「9.4 T縦型超伝導磁石を用いたMR microscopeの開発とヒト胚子標本のNMRパラメタ計測」


要旨


ヒトの発生学や遺伝学の研究を目的としたヒト胚子標本が,これまで,世界各地で収集されてきた.その質量ともに最大のコレクションが, 1961年から1974年にかけて国内で組織的に収集され,現在は京都大学に所蔵されている数万体の京都ヒト胚子コレクションである.これらの標本は,今後,二度と得ることができない極めて貴重なものであり,その解析に関しては,標本に損傷を与えない計測手法であるMR microscopyが非常に有望である.
このような状況で,1999年,京都大学と筑波大学で胚子標本をMR microscopeを用いて三次元撮像し,三次元解剖学構造データベースを作成するための共同研究がスタートした.この研究においては,大量の標本を効率良く撮像する必要性から,超並列型MR microscopeが提案され,静磁場強度2.35T,ボア径40cmの横型超伝導磁石を用いた超並列型MR microscopeが開発され,これによって,2003年から2005年にかけて,1204体のヒト胚子標本の三次元撮像(128×128×256画素,スピンエコーT1強調像)が行われた.
上記のヒト胚子標本は,主にブアン溶液(ピクリン酸,ホルマリン,酢酸の混合液)で化学固定され,その後,ホルマリン水溶液中で長期間保存されたものであり,撮像は,NMR試料管の中で保存液に浸された状態で行われる.よって,この標本の撮像では,胚子標本そのもののプロトンからのNMR信号ではなく,標本に染み込んだ水溶液のプロトンからの信号が計測されている.ところが,標本のプロトンを観測していないにもかかわらず,胚子の解剖学的構造が,染みこんだ水溶液のプロトンのMR画像コントラストとして明瞭に描出されている.すなわち,この現象は,標本に染み込んだホルマリン水溶液のプロトンの核磁気緩和時間が,標本のタンパク質高分子などから大きな影響を受けていることを示している.よって,胚子標本の撮像においては,この状況を充分に考慮する必要がある.
さて,これまでに行われたヒト胚子標本のMR microscopyには,以下のような問題点があった.まず,Matsudaらによって行われた1,204体の標本の計測では,マトリクスサイズが128×128×256画素,パルスシーケンスがスピンエコーT1強調法に限られていたため,空間分解能が限られ,緩和時間に関する情報も限られていた.また,その後Otakeらによって9.4Tで行われた256×256×512画素の計測では,勾配エコー法だけが使われており,緩和時間などのNMRパラメタに関する情報が限られていた.
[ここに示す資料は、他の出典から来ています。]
<file path="src/rtl/tlul_host_bridge.sv">
// TL-UL initiator bridge: req/gnt/rvalid host port to TL-UL A/D channels.
// Optional d_source check against issue order: define TLUL_HOST_SRCCHK_EN.
module tlul_host_bridge #(
  parameter int unsigned MAX_OUTSTANDING = 2,
  parameter logic [7:0]  SOURCE_BASE     = 8'h00,
  localparam int TL_AW  = 32,
  localparam int TL_DW  = 32,
  localparam int TL_AIW = 8,
  localparam int TL_AUW = 16,
  localparam int TL_DBW = 4,
  localparam int TL_SZW = 2
) (
  input  logic              clk_i,
  input  logic              rst_ni,
  input  logic              req_i,
  output logic              gnt_o,
  input  logic [TL_AW-1:0]  addr_i,
  input  logic              we_i,
  input  logic [TL_DW-1:0]  wdata_i,
  input  logic [TL_DBW-1:0] be_i,
  output logic              rvalid_o,
  output logic [TL_DW-1:0]  rdata_o,
  output logic              err_o,
  output logic              tl_a_valid_o,
  output logic [2:0]        tl_a_opcode_o,
  output logic [2:0]        tl_a_param_o,
  output logic [TL_SZW-1:0] tl_a_size_o,
  output logic [TL_AIW-1:0] tl_a_source_o,
  output logic [TL_AW-1:0]  tl_a_address_o,
  output logic [TL_DBW-1:0] tl_a_mask_o,
  output logic [TL_DW-1:0]  tl_a_data_o,
  output logic [TL_AUW-1:0] tl_a_user_o,
  input  logic              tl_a_ready_i,
  input  logic              tl_d_valid_i,
  input  logic [2:0]        tl_d_opcode_i,
  input  logic [TL_AIW-1:0] tl_d_source_i,
  input  logic [TL_DW-1:0]  tl_d_data_i,
  input  logic              tl_d_error_i,
  output logic              tl_d_ready_o
);

  localparam logic [2:0] PUT_FULL = 3'd0;
  localparam logic [2:0] PUT_PART = 3'd1;
  localparam logic [2:0] GET      = 3'd4;
  localparam logic [2:0] ACK      = 3'd0;
  localparam logic [2:0] ACK_DATA = 3'd1;

  localparam int PW = (MAX_OUTSTANDING > 1) ? $clog2(MAX_OUTSTANDING) : 1;
  localparam int CW = $clog2(MAX_OUTSTANDING) + 1;
  localparam logic [PW-1:0] PTR_MAX = PW'(MAX_OUTSTANDING - 1);
  localparam logic [CW-1:0] CNT_MAX = CW'(MAX_OUTSTANDING);

  logic [CW-1:0] cnt_q, cnt_d;
  logic [PW-1:0] issue_ptr_q, retire_ptr_q;
  logic          space;
  logic          stray;
  logic          retire;
  logic          op_bad;
  logic          resp_err;
  logic          unused_bits;

  function automatic logic [PW-1:0] ptr_inc(input logic [PW-1:0] p);
    return (p == PTR_MAX) ? '0 : p + 1'b1;
  endfunction

  // Space uses the registered count, so a retire never frees a slot early.
  assign space        = cnt_q < CNT_MAX;
  assign tl_a_valid_o = rst_ni & req_i & space;
  assign gnt_o        = tl_a_valid_o & tl_a_ready_i;
  assign tl_d_ready_o = 1'b1;

  always_comb begin
    tl_a_opcode_o = PUT_PART;
    unique case (1'b1)
      !we_i:                  tl_a_opcode_o = GET;
      we_i && be_i == 4'hF:   tl_a_opcode_o = PUT_FULL;
      we_i && be_i != 4'hF:   tl_a_opcode_o = PUT_PART;
      default:                tl_a_opcode_o = PUT_PART;
    endcase
  end

  assign tl_a_param_o   = 3'd0;
  assign tl_a_size_o    = TL_SZW'(2);
  assign tl_a_user_o    = '0;
  assign tl_a_source_o  = SOURCE_BASE + TL_AIW'(issue_ptr_q);
  assign tl_a_address_o = {addr_i[TL_AW-1:2], 2'b00};
  assign tl_a_mask_o    = we_i ? be_i : 4'hF;
  assign tl_a_data_o    = we_i ? wdata_i : '0;

  assign stray  = tl_d_valid_i & (cnt_q == '0);
  assign retire = tl_d_valid_i & ~stray;
  assign op_bad = (tl_d_opcode_i != ACK) &&
                  (tl_d_opcode_i != ACK_DATA);

`ifdef TLUL_HOST_SRCCHK_EN
  logic src_bad;
  logic src_sticky_q;
  logic unused_sticky;

  assign src_bad  = tl_d_source_i != (SOURCE_BASE + TL_AIW'(retire_ptr_q));
  assign resp_err = tl_d_error_i | op_bad | stray | src_bad;
  assign unused_sticky = src_sticky_q;
  assign unused_bits   = ^addr_i[1:0];

  always_ff @(posedge clk_i or negedge rst_ni) begin
    if (!rst_ni) begin
      src_sticky_q <= 1'b0;
    end else if (tl_d_valid_i && src_bad) begin
      src_sticky_q <= 1'b1;
    end
  end
`else
  assign resp_err    = tl_d_error_i | op_bad | stray;
  assign unused_bits = ^{addr_i[1:0], tl_d_source_i};
`endif

  always_comb begin
    cnt_d = cnt_q;
    unique case ({gnt_o, retire})
      2'b10:   cnt_d = cnt_q + 1'b1;
      2'b01:   cnt_d = cnt_q - 1'b1;
      default: cnt_d = cnt_q;
    endcase
  end

  always_ff @(posedge clk_i or negedge rst_ni) begin
    if (!rst_ni) begin
      cnt_q        <= '0;
      issue_ptr_q  <= '0;
      retire_ptr_q <= '0;
    end else begin
      cnt_q <= cnt_d;
      if (gnt_o) issue_ptr_q <= ptr_inc(issue_ptr_q);
      if (retire) retire_ptr_q <= ptr_inc(retire_ptr_q);
    end
  end

  always_ff @(posedge clk_i or negedge rst_ni) begin
    if (!rst_ni) begin
      rvalid_o <= 1'b0;
      rdata_o  <= '0;
      err_o    <= 1'b0;
    end else begin
      rvalid_o <= tl_d_valid_i;
      if (tl_d_valid_i) begin
        rdata_o <= (tl_d_opcode_i == ACK_DATA) ? tl_d_data_i : '0;
        err_o   <= resp_err;
      end
    end
  end

endmodule

</file>
<file path="config.mk">
export PLATFORM = sky130hd
export DESIGN_NAME = tlul_host_bridge
export DESIGN_NICKNAME = d
export VERILOG_FILES = /design/src/rtl/tlul_host_bridge.sv
export SDC_FILE = /design/constraint.sdc
export NUM_CORES = 1
export LEC_CHECK = 0
export ABC_AREA = 1
export CORE_ASPECT_RATIO = 0.75
export CORE_MARGIN = 3
export CORE_UTILIZATION = 27
export CTS_CLUSTER_DIAMETER = 30
export CTS_CLUSTER_SIZE = 16
export DETAILED_ROUTE_END_ITERATION = 10
export GPL_ROUTABILITY_DRIVEN = 0
export PLACE_DENSITY_LB_ADDON = 0.25
export SLEW_MARGIN = 10
export SYNTH_ARGS = -nofsm -noshare
export SYNTH_HDL_FRONTEND = slang
export SYNTH_SLANG_ARGS = --single-unit
</file>
<file path="constraint.sdc">
create_clock -name clk_i -period 1.21 [get_ports clk_i]
set_input_delay 0.242 -clock clk_i [delete_from_list [all_inputs] [get_ports clk_i]]
set_output_delay 0.242 -clock clk_i [all_outputs]
set_load 0.03 [all_outputs]
</file>
=== After elaboration in Yosys (flattened, before gate mapping) ===
Index checks and enable logic that the tools add are counted.

* $lt $le $gt $ge: 1
* Reductions and logical operators: 6
* Mux-type cells: 6
* Add/subtract/negate cells: 3
* Bitwise gates (word level): 8
* Eq/ne operators: 5

{| class="wikitable"
|+ Operator list
! cell !! number
|-
| $mux 32 || 2
|-
| $pmux 3 s2 || 1
|-
| $and 1x1->1 || 5
|-
| $eq 4x4->1 const B || 1
|-
| $mux 4 || 1
|-
| $pmux 2 s2 || 1
|-
| $eq 3x1->1 const B || 1
|-
| $ne 3x1->1 const B || 1
|-
| $reduce_bool 3->1 || 1
|-
| $add 2x1->2 const B || 1
|-
| $eq 2x1->1 const B || 1
|-
| $eq 2x2->1 const B || 1
|-
| $logic_and 1x1->1 || 2
|-
| $logic_not 2->1 || 1
|-
| $lt 2x2->1 const B || 1
|-
| $or 1x1->1 || 2
|-
| $reduce_bool 2->1 || 1
|-
| $sub 2x1->2 const B || 1
|-
| $add 1x1->1 const B || 1
|-
| $logic_not 1->1 || 1
|-
| $mux 1 || 1
|-
| $not 1->1 || 1
|}

* Output and inout port bits: 137
* Register bits after elaboration: 37

=== Longest topological paths before layout ===
Gate-level depths: netlist of the first run.

* Depth after elaboration: 6
* Mapped depth: 9
* Mapped depth without buffers: 8

=== Worst setup path before layout of the first run ===
No wires, ideal clock.

* Path kind: register to register
* Start point: reg cnt_q[0]
* End point: reg cnt_q[1]
* Library setup time: 0.117 ns
* Path buffers: 0
* Cell stages (with the launch flop): 8
* Setup slack: -0.059 ns
* Arrival time: 1.152 ns
* Clock period less this slack: 1.269 ns
* Cell sequence: dfrtp_1 -> o21ai_0 -> inv_1 -> ha_1 -> inv_1 -> nand3_1 -> nand2_1 -> nand2_1

* Longest elaborated chain between the ends: 6

{| class="wikitable"
|+ RTL lines
! what !! RTL line !! text
|-
| from (decl) || 53 || <nowiki>logic [CW-1:0] cnt_q, cnt_d;</nowiki>
|-
| from (signal assigned) || 132 || <nowiki>cnt_q <= cnt_d;</nowiki>
|-
| branches (longest 6 deep; another with $lt 2x2->1) || n/a ||
|}

Parallel ways; which one is timed is not known.
A chain may end at the register's enable or synchronous reset.

=== Final worst setup path of the first run ===
* Start point: reg cnt_q[1]
* End point: out gnt_o

* Longest elaborated chain between the ends: 3

{| class="wikitable"
|+ RTL lines
! what !! RTL line !! text
|-
| $lt 2x2->1 || 67 || <nowiki>assign space = cnt_q < CNT_MAX;</nowiki>
|-
| $and 1x1->1 || 68 || <nowiki>assign tl_a_valid_o = rst_ni & req_i & space;</nowiki>
|-
| $and 1x1->1 || 69 || <nowiki>assign gnt_o = tl_a_valid_o & tl_a_ready_i;</nowiki>
|-
| to (decl) || 16 || <nowiki>output logic gnt_o,</nowiki>
|}

No other way between the ends.

==> metrics.txt, run 1 <==
# TYPE chip_impl_metric gauge
chip_impl_info{name="outcome",value="finished with violations"} 1
chip_impl_info{name="failing_checks",value="negative setup slack"} 1
chip_impl_metric{name="p_leak",unit="nW"} 2.23
chip_impl_metric{name="floorplan.core_area",unit="um^2"} 8670
chip_impl_metric{name="max_stage_delay",unit="ns"} 0.41
chip_impl_info{name="synth_top_cells_by_area",value="sky130_fd_sc_hd__dfrtp_1 (37%), sky130_fd_sc_hd__buf_4 (20%), sky130_fd_sc_hd__nand2_1 (16%), sky130_fd_sc_hd__o21ai_2 (11%), sky130_fd_sc_hd__inv_1 (6.5%)"} 1
chip_impl_metric{name="wirelength",unit="um"} 7420
chip_impl_info{name="tritoncts_clock_tree",value="done"} 1
chip_impl_metric{name="grt_overflow",unit=""} 0
chip_impl_metric{name="netlist_instances",unit=""} 317
chip_impl_metric{name="vias_per_cell",unit=""} 4.04
chip_impl_metric{name="detailedRoute.firstIterationViolations",unit=""} 134
chip_impl_metric{name="worst_hold_margin",unit="ns"} 0.212
chip_impl_metric{name="tritoncts_num_sinks",unit=""} 37
chip_impl_metric{name="power.total",unit="mW"} 4.59
chip_impl_info{name="ys.flop_type",value="sky130_fd_sc_hd__dfrtp_1"} 1
chip_impl_metric{name="slew_limit_fails",unit=""} 0
chip_impl_info{name="rsz_0062_raised_after_global_routing",value="yes"} 1
chip_impl_metric{name="finalSetupViolCount",unit=""} 4
chip_impl_metric{name="dp_hpwl",unit="um"} 5510
chip_impl_metric{name="setup-tns-final",unit="ns"} -0.681
chip_impl_metric{name="firstDrtPassIters",unit=""} 4
chip_impl_info{name="yosys.cell_count.top_type",value="sky130_fd_sc_hd__nand2_1"} 1
chip_impl_metric{name="synth-edff-count",unit=""} 0
chip_impl_info{name="critical_path.reg2reg.startpoint",value="cnt_q[1]"} 1
chip_impl_metric{name="syn_area_per_cell",unit="um^2"} 7.81
chip_impl_metric{name="cellPowerDensity",unit="nW/um^2"} 1150
chip_impl_metric{name="groute.usage.overall",unit="%"} 13.5
chip_impl_metric{name="initial_utilization",unit="%"} 28.5
chip_impl_metric{name="route.detailed.wl_per_inst",unit="um"} 13.3
chip_impl_info{name="synthDominantAreaCellType",value="sky130_fd_sc_hd__dfrtp_1"} 1
chip_impl_metric{name="cts.clk_slew.worst_paths",unit="ns"} 0.05
chip_impl_info{name="startpoint_types",value="register"} 1
chip_impl_info{name="cp_slowest_cell",value="sky130_fd_sc_hd__dfrtp_1"} 1
chip_impl_metric{name="clk_latency_worst_skew_pair",unit="ns"} 0.27
chip_impl_metric{name="ctsHoldBuffers",unit=""} 0
chip_impl_metric{name="mapped_cell_area",unit="um^2"} 2470
chip_impl_metric{name="nets",unit=""} 569
chip_impl_metric{name="cts_inserted_buffers",unit=""} 5
chip_impl_metric{name="r2r_setup_slack",unit="ns"} -0.20
chip_impl_metric{name="grt_pass1_wl",unit="um"} 11000
chip_impl_metric{name="synthDominantCellAreaShare",unit="%"} 37.4
chip_impl_metric{name="grt_pass1_vias",unit=""} 2102
chip_impl_info{name="path_common_cell",value="sky130_fd_sc_hd__inv_2"} 1
chip_impl_metric{name="synth-async-reset-ratio",unit="%"} 100
chip_impl_info{name="critical_path.reg2reg.endpoint",value="cnt_q[1]"} 1
chip_impl_info{name="cp-end-kind",value="primary output"} 1
chip_impl_metric{name="reg2reg_depth",unit=""} 9
chip_impl_metric{name="die_area",unit="um^2"} 10400
chip_impl_metric{name="detailedPlace.worstSlack",unit="ns"} -0.704
chip_impl_metric{name="synth.distinct_cells",unit=""} 20
chip_impl_metric{name="max_freq",unit="GHz"} 0.704
chip_impl_metric{name="maximum_count_of_clock_buffers_along_a_single_path",unit=""} 2
chip_impl_metric{name="hold_viol",unit=""} 0
chip_impl_metric{name="flow.area_growth_from_synthesis",unit="%"} 61.1
chip_impl_metric{name="ctsHtreeMaxLevel",unit=""} 2
chip_impl_metric{name="final_layout_size_suffix_gt1_share",unit="%"} 34.8
chip_impl_metric{name="via_count",unit=""} 2261
chip_impl_metric{name="yosys_register_bits",unit=""} 37
chip_impl_metric{name="die_y",unit="um"} 88.9
chip_impl_metric{name="std_cell_rows",unit=""} 29
chip_impl_metric{name="grt_antenna_before_repair",unit=""} 0
chip_impl_info{name="hold_path.class",value="in -> async"} 1
chip_impl_metric{name="n_antenna_cell",unit=""} 0
chip_impl_metric{name="finalCritPeriodShare",unit="%"} 117
chip_impl_metric{name="synth_seq_area_share",unit="%"} 37.4
chip_impl_metric{name="crit_path_time_final",unit="ns"} 1.42
chip_impl_metric{name="drcViolationCount",unit=""} 0
chip_impl_metric{name="die_x",unit="um"} 117
chip_impl_metric{name="top_level_ports",unit=""} 255
chip_impl_metric{name="critical_path_peak_fanout",unit=""} 2
chip_impl_info{name="most_instantiated_cells_after_synthesis",value="sky130_fd_sc_hd__nand2_1 (106), sky130_fd_sc_hd__buf_4 (66), sky130_fd_sc_hd__inv_1 (43)"} 1
chip_impl_metric{name="drt.antenna.violating_nets",unit=""} 0
chip_impl_metric{name="port_buffer_cells",unit=""} 152
chip_impl_metric{name="grt_max_degree",unit=""} 38
chip_impl_metric{name="setup_skew",unit="ns"} 0.00262
chip_impl_metric{name="postLayoutCoreUtil",unit="%"} 46.0
chip_impl_info{name="cell_by_cell_trace_of_the_critical_path",value="inv_2, nand4_1, buf_4, inv_2, buf_6"} 1
chip_impl_metric{name="synth_warnings",unit=""} 0
chip_impl_metric{name="min_setup_slack_post_route",unit="ns"} -0.210
chip_impl_metric{name="maxCapViolCount",unit=""} 0
chip_impl_metric{name="worst-endpoint-arrival",unit="ns"} 1.18
chip_impl_info{name="worstSetupPathType",value="reg -> out"} 1
chip_impl_metric{name="ir_worst_vdd",unit="V"} 0.000674
chip_impl_info{name="cts_root_buffer",value="sky130_fd_sc_hd__clkbuf_16"} 1
chip_impl_metric{name="critPathRequiredTime",unit="ns"} 0.97
## placed cells by master, fill, tap and decap left out, types with 8 or more instances in the layout
master	Yosys	layout
sky130_fd_sc_hd__nand2_1	106	105
sky130_fd_sc_hd__buf_4	66	66
sky130_fd_sc_hd__clkdlybuf4s50_1	0	61
sky130_fd_sc_hd__dfrtp_1	37	37
sky130_fd_sc_hd__inv_1	43	33
sky130_fd_sc_hd__conb_1	2	32
sky130_fd_sc_hd__o21ai_2	30	30
sky130_fd_sc_hd__buf_6	7	27
sky130_fd_sc_hd__inv_2	1	11
sky130_fd_sc_hd__dlymetal6s2s_1	0	8
## area by class of cell
| class | instances | area [um^2] |
|---|---|---|
| Fill cell | 871 | 4690 |
| Timing Repair Buffer | 173 | 1640 |
| Multi-Input combinational cell | 188 | 932 |
| Sequential cell | 37 | 926 |
| Inverter | 45 | 174 |
| Clock buffer | 6 | 139 |
| Tap cell | 108 | 135 |
| Clock inverter | 2 | 37.5 |
## critical path, delay by kind of cell, from the launching register on
family | cells | cell delay [ns]
buffers and inverters | 4 | 0.39
and+or+nand+nor | 1 | 0.11
DFF | 1 | 0.41
## per-layer routing
layer  up-vias  wire length [um]  track usage [%]
met1      1046              3140             17.4
met2        88              3700             22.5
met4         0                72             3.02
met3        12               512             3.99
met5         -                 0                0
li1       1115                 -                -
## per-stage QoR
stage / std cells / cell area, um^2
floorplan: 347 / 2590
global placement: 543 / 3570
detailed placement: 543 / 3570
CTS: 558 / 3870
global route: 559 / 3990
finish: 559 / 3990
## registers in the layout (all words and copies together), names as in the netlist
name	flops
rvalid_o	1
err_o	1
cnt_q	2
rdata_o	32
issue_ptr_q	1
## timing repair
item / 4_1_cts / 5_1_grt
setup buffers: 6 / 1
gates resized for setup: 51 / 37
cloned: 1 / 0
endpoints found under the setup margin: 42 / 25
pin swaps: 5 / 7
## power breakdown
group	switching (mW)	internal (mW)	leakage, nW
clock network	0.490	1.03	0.0831
registers	0.0844	1.33	0.496
logic	0.892	0.762	1.66
## worst max path at each step
| stage | from | cells past startpoint | slack (ns) | end |
|---|---|---|---|---|
| final | cnt_q[1] | 5 | -0.21 | gnt_o |
| after global placement | we_i | 4 | -0.70 | tl_a_mask_o[2] |
| after floorplan | cnt_q[0] | 7 | -0.03 | cnt_q[1] |
| after CTS | cnt_q[1] | 5 | -0.20 | gnt_o |
| after detailed placement | we_i | 4 | -0.70 | tl_a_mask_o[2] |
| after global routing | cnt_q[1] | 5 | -0.28 | gnt_o |
## kinds of logic after synthesis
group                    after synthesis  synth area share [%]
flip-flops                            37                  37.4
buffers and inverters                122                  30.9
XOR/XNOR                               1                 0.354
other                                  2                 0.303
AO/OA/AOI/OAI                         33                  11.2
AND/OR/NAND/NOR                      121                  19.3
adder cells (fa/ha/maj)                1                 0.505
(Power assumes the default switching activity.)
==> run 2: changes to the inputs <==
--- a/config.mk
+++ b/config.mk
@@ -7,7 +7,6 @@
 export LEC_CHECK = 0
 export ABC_AREA = 1
 export CORE_ASPECT_RATIO = 0.75
-export CORE_MARGIN = 3
 export CORE_UTILIZATION = 27
 export CTS_CLUSTER_DIAMETER = 30
 export CTS_CLUSTER_SIZE = 16
==> run 2 against run 1 <==
Against the previous run: the flow still finishes with violations (negative setup slack); global-route usage is 1.2 points higher; critical path depth stayed put; die area is 7.8% lower; via count is 3.6% lower; worst hold slack worse by 0.066 ns; sequential cell count stayed put; worst setup slack better by 0.037 ns; sequential share of layout area is 0.094 points lower; power is 5.8% lower; combinational power hardly changed; non-clock buffer count is 1 lower; critical endpoint unchanged; largest power group unchanged.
本研究では,以上の状況を踏まえ,(1)緩和時間(T1,T2)や分子拡散テンソルなどのNMRパラメタの定量計測が可能な,MR microscopeを開発する,(2)ヒト胚子の発展段階にしたがって,複数の標本に関してNMRパラメタ分布の変化を計測し,NMRパラメタの決定要因を考察すると共に,高分解能解剖学的構造データベース構築のための最適なパルスシーケンスを決定する,という2点を研究の目的とした.
MR microscopeには,9.4T,室温開口径54mmのNMR分光計用縦型超伝導磁石(JASTEC製)を用い,二次シムコイル,銅の無垢棒の切削による三軸勾配磁場コイル(外径39mm,内径32mm),3種類のサイズの異なる8エレメントバードケージコイル(直径19.5mm×長さ36mm,直径19.5mm×長さ16mm,直径16mm×長さ25mm)を開発した.また,デジタルトランシーバー(エム・アール・テクノロジー製,受信デジタル分解能16bit@60MHz)を導入した.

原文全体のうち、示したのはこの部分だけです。